What the task requires:
Somewhere below is a line with "PLACE_DENSITY = 0.41" and, later, a line with "by 1.8 points"; repeat those two lines and all the lines between them, exactly as they are.

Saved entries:

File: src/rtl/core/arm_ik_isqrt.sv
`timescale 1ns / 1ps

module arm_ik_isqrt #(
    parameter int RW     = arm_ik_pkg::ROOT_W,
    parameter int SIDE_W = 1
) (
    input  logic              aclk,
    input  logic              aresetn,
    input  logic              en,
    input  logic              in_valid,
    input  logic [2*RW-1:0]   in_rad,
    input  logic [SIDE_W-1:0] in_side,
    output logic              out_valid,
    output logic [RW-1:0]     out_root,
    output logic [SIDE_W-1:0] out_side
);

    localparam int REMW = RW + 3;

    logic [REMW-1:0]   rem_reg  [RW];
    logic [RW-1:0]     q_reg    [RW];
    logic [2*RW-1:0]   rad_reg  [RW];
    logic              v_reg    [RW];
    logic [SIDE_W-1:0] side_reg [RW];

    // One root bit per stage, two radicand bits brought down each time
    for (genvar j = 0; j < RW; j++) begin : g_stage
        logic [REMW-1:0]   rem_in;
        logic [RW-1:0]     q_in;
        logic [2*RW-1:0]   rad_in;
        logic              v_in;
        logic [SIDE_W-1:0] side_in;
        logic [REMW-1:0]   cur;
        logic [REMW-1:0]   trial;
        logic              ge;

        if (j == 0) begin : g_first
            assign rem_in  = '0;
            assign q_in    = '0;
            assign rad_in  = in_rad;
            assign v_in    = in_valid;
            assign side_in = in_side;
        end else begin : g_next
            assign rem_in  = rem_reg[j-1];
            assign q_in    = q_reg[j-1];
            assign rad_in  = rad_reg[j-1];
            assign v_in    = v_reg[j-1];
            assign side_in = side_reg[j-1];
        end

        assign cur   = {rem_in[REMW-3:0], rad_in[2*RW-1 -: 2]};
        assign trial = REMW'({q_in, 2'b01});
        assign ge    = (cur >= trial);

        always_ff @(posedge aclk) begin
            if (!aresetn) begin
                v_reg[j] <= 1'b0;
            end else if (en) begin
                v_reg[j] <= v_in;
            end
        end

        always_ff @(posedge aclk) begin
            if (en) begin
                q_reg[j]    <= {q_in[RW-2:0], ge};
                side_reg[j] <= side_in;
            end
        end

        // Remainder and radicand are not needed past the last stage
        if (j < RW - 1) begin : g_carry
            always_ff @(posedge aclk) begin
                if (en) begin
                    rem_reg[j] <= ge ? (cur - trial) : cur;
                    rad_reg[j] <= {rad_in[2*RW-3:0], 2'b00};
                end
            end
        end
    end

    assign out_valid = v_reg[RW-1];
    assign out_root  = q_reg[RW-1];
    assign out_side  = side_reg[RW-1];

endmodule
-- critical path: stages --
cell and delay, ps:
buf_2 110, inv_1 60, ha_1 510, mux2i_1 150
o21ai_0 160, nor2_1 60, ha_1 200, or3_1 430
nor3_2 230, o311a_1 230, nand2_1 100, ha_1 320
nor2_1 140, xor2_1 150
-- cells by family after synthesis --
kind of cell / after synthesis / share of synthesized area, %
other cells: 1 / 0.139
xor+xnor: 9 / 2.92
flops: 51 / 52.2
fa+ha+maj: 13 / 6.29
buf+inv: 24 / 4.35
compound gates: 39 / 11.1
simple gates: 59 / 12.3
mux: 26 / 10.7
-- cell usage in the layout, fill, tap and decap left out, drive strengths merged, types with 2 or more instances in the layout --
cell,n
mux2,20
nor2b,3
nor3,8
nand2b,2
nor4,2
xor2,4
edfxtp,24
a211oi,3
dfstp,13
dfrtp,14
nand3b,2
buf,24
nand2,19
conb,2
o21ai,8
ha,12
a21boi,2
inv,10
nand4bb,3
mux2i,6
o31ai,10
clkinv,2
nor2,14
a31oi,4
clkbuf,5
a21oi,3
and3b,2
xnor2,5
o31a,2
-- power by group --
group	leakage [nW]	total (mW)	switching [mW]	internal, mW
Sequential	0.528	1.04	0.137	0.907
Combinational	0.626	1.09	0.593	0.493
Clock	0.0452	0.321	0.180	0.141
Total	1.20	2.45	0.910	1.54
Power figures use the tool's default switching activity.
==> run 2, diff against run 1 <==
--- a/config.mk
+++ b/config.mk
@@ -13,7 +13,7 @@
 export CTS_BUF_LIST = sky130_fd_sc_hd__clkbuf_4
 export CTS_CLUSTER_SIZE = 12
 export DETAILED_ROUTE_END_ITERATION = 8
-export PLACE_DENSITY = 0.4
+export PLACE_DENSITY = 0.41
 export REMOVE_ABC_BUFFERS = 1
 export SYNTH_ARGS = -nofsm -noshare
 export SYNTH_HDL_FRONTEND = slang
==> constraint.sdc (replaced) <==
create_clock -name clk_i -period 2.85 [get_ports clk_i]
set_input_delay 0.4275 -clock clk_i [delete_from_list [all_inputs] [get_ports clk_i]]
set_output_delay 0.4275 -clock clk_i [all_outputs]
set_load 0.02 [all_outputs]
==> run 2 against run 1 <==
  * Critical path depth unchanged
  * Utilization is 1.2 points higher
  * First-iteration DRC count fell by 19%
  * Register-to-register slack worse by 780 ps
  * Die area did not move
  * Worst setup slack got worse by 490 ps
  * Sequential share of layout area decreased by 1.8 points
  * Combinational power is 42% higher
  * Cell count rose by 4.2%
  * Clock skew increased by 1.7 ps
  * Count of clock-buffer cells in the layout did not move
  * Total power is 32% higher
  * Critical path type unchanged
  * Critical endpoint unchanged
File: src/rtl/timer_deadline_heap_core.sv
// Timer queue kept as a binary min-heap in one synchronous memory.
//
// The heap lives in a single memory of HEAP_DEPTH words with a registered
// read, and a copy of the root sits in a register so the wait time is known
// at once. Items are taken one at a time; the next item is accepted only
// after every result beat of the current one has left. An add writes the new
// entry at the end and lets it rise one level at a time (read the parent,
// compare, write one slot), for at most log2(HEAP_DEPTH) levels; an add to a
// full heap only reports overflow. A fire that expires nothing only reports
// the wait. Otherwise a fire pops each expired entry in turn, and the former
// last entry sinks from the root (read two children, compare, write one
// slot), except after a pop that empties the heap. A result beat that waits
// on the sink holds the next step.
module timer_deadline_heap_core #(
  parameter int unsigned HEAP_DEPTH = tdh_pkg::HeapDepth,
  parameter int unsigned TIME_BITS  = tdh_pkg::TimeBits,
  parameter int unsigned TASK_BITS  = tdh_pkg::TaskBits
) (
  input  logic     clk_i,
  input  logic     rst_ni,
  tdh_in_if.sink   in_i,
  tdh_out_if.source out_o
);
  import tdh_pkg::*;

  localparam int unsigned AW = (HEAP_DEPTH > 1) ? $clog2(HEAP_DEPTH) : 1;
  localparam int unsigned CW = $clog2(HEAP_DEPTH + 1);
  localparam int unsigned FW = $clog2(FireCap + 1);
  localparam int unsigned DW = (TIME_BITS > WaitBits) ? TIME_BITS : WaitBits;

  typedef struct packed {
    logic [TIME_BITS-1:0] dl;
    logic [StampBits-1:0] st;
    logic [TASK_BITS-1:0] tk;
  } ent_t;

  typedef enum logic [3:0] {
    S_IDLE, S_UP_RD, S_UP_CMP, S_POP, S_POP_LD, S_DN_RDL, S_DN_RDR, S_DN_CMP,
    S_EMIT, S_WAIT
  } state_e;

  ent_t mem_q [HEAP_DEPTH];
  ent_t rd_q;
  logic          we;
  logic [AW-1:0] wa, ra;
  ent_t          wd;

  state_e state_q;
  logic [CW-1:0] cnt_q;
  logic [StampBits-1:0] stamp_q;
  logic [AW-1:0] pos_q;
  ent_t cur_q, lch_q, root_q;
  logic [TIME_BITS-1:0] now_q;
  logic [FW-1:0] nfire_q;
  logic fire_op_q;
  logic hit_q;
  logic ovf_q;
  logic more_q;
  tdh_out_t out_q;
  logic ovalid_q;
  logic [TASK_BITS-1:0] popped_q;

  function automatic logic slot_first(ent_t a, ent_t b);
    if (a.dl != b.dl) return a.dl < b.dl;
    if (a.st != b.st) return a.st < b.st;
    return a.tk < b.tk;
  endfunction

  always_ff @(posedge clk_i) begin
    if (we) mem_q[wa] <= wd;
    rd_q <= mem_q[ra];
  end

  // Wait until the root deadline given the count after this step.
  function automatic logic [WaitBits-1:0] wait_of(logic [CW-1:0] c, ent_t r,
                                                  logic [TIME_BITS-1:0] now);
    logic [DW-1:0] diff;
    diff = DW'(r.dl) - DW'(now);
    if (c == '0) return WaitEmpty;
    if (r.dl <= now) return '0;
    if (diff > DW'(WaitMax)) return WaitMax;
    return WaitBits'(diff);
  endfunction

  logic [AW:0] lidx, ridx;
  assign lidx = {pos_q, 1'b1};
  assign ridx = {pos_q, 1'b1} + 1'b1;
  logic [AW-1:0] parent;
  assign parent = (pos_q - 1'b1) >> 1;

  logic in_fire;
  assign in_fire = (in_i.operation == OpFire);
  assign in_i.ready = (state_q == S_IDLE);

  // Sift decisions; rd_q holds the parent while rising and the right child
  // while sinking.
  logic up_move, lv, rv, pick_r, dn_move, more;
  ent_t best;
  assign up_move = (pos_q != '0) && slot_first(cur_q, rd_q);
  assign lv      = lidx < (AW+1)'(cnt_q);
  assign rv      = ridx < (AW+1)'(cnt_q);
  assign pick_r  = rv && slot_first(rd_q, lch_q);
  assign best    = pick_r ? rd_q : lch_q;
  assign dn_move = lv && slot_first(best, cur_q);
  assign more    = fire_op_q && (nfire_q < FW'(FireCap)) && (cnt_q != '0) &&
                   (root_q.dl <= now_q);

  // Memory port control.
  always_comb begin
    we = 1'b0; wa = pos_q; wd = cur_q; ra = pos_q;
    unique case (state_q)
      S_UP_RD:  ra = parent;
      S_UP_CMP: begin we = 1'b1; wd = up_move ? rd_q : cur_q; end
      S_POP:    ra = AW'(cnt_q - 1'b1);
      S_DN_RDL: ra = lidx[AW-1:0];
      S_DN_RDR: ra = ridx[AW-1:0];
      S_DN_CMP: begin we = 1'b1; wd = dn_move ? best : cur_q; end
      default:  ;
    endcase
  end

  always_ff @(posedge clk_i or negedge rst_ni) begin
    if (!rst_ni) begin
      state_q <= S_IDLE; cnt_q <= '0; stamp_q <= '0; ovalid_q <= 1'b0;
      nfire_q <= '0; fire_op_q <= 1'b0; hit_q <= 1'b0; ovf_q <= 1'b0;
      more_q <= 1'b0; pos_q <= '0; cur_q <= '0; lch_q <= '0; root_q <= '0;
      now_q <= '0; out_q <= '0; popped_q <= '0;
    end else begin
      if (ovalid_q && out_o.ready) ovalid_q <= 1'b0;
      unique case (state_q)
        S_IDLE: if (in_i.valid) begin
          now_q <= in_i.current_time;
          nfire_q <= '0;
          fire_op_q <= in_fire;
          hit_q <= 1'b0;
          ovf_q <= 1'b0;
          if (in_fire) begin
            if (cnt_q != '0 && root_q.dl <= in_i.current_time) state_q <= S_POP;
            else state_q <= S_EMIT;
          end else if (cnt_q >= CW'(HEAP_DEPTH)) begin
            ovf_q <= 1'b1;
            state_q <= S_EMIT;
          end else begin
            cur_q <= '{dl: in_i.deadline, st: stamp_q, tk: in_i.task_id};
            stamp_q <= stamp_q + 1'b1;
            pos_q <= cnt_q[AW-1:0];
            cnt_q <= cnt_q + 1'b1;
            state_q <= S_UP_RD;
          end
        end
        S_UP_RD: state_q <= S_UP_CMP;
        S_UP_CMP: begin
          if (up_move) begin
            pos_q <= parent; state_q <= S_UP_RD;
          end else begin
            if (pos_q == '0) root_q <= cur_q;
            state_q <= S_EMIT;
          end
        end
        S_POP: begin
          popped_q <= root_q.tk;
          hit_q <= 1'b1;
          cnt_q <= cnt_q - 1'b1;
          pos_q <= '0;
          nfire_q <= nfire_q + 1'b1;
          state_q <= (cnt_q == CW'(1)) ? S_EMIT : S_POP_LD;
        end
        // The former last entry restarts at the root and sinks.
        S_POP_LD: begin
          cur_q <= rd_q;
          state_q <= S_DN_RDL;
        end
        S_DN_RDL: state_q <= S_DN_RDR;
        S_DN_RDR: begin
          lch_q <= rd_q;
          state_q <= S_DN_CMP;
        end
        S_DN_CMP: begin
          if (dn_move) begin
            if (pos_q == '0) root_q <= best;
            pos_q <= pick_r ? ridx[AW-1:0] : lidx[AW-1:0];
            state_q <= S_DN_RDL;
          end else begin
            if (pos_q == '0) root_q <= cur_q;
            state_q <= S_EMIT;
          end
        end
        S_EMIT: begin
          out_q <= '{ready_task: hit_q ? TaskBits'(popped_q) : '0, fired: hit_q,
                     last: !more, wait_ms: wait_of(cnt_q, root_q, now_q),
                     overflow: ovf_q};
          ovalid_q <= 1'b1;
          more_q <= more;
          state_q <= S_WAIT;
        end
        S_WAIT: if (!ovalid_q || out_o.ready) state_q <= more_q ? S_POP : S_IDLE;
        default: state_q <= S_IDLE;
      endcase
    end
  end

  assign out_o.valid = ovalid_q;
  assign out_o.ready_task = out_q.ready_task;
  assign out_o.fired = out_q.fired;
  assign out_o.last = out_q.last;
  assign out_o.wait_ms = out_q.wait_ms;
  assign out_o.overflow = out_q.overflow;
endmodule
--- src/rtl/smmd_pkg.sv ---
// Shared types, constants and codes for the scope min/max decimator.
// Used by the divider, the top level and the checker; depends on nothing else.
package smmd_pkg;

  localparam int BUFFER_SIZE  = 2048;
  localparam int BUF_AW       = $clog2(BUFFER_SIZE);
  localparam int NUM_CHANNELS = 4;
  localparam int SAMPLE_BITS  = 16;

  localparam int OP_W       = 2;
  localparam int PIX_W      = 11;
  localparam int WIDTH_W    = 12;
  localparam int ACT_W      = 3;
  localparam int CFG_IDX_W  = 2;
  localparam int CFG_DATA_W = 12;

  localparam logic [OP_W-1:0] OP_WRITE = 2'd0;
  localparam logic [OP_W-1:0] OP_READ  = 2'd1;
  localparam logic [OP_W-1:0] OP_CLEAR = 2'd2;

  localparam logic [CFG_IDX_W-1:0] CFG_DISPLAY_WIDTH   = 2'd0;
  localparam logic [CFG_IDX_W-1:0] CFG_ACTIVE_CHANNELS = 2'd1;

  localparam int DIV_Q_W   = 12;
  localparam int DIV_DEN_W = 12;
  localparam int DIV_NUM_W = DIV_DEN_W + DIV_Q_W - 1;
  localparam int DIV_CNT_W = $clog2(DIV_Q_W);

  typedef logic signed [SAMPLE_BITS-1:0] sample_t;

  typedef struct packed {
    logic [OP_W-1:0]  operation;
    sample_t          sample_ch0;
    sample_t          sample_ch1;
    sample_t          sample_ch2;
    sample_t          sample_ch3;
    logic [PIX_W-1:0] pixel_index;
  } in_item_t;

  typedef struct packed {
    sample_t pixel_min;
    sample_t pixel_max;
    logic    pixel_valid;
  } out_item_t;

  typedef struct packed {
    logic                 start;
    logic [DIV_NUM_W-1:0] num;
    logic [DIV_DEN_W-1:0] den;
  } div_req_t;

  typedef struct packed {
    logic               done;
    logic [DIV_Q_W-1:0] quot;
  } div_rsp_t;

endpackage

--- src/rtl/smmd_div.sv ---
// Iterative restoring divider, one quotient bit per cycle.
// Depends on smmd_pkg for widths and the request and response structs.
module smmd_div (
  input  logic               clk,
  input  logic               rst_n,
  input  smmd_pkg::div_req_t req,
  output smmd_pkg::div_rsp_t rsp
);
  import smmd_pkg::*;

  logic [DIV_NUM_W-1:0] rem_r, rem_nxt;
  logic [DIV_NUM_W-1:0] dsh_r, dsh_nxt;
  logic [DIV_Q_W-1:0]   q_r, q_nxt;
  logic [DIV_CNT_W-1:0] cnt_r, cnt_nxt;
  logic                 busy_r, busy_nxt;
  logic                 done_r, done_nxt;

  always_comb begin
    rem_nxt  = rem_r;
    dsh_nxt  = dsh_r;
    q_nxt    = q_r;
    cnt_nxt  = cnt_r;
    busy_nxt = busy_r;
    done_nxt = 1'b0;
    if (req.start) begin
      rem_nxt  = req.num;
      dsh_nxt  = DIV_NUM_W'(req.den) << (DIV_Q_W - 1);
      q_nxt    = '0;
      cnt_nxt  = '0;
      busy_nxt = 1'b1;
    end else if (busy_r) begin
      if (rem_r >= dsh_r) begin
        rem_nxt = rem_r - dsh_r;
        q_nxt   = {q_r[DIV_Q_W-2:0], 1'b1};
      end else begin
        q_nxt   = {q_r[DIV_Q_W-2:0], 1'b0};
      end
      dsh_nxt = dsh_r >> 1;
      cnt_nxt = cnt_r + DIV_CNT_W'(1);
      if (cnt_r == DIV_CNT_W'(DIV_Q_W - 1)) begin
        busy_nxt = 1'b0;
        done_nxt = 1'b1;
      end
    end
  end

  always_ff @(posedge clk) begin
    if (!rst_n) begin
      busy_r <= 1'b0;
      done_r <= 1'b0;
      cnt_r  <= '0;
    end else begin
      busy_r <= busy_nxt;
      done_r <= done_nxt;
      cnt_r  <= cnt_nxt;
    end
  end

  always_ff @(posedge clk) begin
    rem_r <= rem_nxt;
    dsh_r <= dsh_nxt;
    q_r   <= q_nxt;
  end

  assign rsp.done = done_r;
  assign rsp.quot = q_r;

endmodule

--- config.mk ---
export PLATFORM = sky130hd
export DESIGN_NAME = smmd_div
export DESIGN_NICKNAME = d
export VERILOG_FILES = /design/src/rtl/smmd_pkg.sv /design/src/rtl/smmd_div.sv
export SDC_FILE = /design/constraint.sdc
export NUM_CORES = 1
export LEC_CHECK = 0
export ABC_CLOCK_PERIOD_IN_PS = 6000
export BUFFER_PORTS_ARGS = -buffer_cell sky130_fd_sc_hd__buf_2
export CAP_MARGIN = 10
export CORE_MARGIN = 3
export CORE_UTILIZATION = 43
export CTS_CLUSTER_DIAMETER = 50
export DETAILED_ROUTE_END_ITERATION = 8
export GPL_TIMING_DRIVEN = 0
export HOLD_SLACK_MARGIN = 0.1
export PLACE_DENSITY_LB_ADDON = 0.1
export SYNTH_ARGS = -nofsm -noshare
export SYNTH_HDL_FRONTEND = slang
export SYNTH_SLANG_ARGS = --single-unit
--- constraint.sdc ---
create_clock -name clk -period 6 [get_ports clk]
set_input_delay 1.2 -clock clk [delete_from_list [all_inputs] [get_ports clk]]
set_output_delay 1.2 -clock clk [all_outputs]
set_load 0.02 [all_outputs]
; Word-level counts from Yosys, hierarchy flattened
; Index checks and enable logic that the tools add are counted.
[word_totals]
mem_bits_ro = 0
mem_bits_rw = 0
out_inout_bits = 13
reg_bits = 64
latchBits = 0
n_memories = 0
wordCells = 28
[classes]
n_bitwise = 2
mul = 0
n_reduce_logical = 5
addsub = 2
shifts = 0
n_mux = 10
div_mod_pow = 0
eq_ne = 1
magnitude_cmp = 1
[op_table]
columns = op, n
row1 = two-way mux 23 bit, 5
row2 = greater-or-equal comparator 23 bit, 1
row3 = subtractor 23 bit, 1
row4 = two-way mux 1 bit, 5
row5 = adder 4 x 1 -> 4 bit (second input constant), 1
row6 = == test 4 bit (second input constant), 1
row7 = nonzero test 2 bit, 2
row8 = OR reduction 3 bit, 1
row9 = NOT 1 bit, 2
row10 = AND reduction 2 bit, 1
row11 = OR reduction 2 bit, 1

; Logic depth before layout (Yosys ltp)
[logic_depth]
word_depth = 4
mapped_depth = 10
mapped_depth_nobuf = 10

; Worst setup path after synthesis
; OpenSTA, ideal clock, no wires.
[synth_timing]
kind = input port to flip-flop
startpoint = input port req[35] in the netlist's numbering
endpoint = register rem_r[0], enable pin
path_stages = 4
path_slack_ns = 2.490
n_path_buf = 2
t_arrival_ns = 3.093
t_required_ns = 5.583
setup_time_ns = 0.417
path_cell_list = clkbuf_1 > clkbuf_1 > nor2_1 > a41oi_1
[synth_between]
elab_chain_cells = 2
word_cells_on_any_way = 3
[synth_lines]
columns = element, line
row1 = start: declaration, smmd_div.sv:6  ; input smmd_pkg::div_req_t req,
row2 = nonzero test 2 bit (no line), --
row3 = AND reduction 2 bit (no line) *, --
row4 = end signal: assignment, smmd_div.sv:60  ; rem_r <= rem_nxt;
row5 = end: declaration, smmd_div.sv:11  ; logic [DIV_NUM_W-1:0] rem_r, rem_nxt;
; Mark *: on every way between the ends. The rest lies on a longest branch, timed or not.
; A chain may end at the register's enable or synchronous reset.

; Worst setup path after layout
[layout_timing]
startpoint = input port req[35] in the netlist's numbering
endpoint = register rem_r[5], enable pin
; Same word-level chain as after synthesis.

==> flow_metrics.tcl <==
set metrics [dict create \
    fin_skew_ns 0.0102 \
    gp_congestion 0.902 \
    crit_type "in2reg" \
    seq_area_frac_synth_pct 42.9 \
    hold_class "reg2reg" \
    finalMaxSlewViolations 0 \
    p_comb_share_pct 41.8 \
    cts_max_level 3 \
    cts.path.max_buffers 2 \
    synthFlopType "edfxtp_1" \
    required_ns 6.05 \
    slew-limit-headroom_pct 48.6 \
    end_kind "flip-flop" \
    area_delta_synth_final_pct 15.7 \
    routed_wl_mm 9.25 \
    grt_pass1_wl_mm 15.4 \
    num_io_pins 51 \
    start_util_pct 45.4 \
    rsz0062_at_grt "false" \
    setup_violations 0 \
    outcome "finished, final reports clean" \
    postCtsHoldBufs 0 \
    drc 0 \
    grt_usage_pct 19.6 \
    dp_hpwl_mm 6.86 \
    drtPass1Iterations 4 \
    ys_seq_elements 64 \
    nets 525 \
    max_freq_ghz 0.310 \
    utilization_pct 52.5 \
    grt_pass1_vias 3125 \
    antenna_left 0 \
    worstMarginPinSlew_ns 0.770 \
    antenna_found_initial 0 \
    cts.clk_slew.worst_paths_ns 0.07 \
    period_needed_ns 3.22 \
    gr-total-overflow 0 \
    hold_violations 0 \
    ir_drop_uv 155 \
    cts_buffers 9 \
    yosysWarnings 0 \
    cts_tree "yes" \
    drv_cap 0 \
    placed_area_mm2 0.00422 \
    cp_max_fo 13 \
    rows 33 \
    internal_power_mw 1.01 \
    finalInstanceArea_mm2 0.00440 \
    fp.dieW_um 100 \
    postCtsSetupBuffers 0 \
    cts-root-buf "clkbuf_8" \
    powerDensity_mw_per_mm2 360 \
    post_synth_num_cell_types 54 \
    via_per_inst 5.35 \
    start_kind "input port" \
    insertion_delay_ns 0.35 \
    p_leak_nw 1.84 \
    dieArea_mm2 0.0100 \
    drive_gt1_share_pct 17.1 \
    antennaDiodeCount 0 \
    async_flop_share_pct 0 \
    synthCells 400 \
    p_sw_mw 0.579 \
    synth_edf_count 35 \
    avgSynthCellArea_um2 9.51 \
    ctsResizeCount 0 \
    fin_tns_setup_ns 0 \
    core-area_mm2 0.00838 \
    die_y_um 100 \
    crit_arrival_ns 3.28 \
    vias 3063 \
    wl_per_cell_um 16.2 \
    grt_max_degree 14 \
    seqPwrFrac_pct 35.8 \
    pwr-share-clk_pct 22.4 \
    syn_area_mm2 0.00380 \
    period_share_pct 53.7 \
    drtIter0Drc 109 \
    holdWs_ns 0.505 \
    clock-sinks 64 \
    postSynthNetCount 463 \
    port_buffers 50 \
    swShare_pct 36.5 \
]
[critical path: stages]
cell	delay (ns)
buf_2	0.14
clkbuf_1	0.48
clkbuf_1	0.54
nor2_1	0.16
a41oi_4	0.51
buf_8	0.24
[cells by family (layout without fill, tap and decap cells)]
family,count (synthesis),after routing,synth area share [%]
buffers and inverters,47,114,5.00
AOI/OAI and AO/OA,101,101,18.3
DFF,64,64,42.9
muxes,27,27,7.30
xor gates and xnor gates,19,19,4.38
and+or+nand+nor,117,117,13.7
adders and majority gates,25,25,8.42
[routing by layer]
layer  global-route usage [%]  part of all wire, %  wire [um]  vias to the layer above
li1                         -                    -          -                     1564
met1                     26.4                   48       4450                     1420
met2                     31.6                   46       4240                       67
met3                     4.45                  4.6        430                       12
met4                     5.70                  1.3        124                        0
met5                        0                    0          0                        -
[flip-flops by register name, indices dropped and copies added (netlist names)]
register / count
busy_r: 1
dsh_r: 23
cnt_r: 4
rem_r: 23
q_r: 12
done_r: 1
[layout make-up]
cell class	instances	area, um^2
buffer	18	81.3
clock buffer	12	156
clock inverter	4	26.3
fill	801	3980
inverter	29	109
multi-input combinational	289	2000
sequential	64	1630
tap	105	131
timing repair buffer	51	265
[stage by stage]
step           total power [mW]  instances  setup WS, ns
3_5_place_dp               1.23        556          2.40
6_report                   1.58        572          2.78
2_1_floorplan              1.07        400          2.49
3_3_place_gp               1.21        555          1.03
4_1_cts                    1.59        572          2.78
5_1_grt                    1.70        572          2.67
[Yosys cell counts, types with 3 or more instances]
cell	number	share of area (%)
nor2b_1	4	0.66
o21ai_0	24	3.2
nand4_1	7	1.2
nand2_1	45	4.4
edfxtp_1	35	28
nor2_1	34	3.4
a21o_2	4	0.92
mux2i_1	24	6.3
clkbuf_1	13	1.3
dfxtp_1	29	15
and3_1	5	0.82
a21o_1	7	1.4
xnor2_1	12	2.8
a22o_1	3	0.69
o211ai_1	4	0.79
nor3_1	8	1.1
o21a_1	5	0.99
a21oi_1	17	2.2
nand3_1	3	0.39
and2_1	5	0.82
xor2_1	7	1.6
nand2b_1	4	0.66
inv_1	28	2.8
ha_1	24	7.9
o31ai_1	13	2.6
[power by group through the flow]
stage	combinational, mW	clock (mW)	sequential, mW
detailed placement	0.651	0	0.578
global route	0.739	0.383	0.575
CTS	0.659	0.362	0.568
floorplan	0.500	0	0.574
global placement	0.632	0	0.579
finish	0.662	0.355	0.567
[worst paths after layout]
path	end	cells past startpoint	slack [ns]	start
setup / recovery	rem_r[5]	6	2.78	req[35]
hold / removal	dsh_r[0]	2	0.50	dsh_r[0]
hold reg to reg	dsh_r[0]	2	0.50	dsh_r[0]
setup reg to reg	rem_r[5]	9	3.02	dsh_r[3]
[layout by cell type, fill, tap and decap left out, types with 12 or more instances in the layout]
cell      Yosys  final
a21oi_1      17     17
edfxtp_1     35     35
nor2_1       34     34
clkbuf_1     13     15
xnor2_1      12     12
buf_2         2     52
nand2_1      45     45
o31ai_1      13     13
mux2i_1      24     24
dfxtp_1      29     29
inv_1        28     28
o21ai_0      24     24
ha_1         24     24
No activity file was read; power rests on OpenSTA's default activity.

Problem solution:
+export PLACE_DENSITY = 0.41
 export REMOVE_ABC_BUFFERS = 1
 export SYNTH_ARGS = -nofsm -noshare
 export SYNTH_HDL_FRONTEND = slang
==> constraint.sdc (replaced) <==
create_clock -name clk_i -period 2.85 [get_ports clk_i]
set_input_delay 0.4275 -clock clk_i [delete_from_list [all_inputs] [get_ports clk_i]]
set_output_delay 0.4275 -clock clk_i [all_outputs]
set_load 0.02 [all_outputs]
==> run 2 against run 1 <==
  * Critical path depth unchanged
  * Utilization is 1.2 points higher
  * First-iteration DRC count fell by 19%
  * Register-to-register slack worse by 780 ps
  * Die area did not move
  * Worst setup slack got worse by 490 ps
  * Sequential share of layout area decreased by 1.8 points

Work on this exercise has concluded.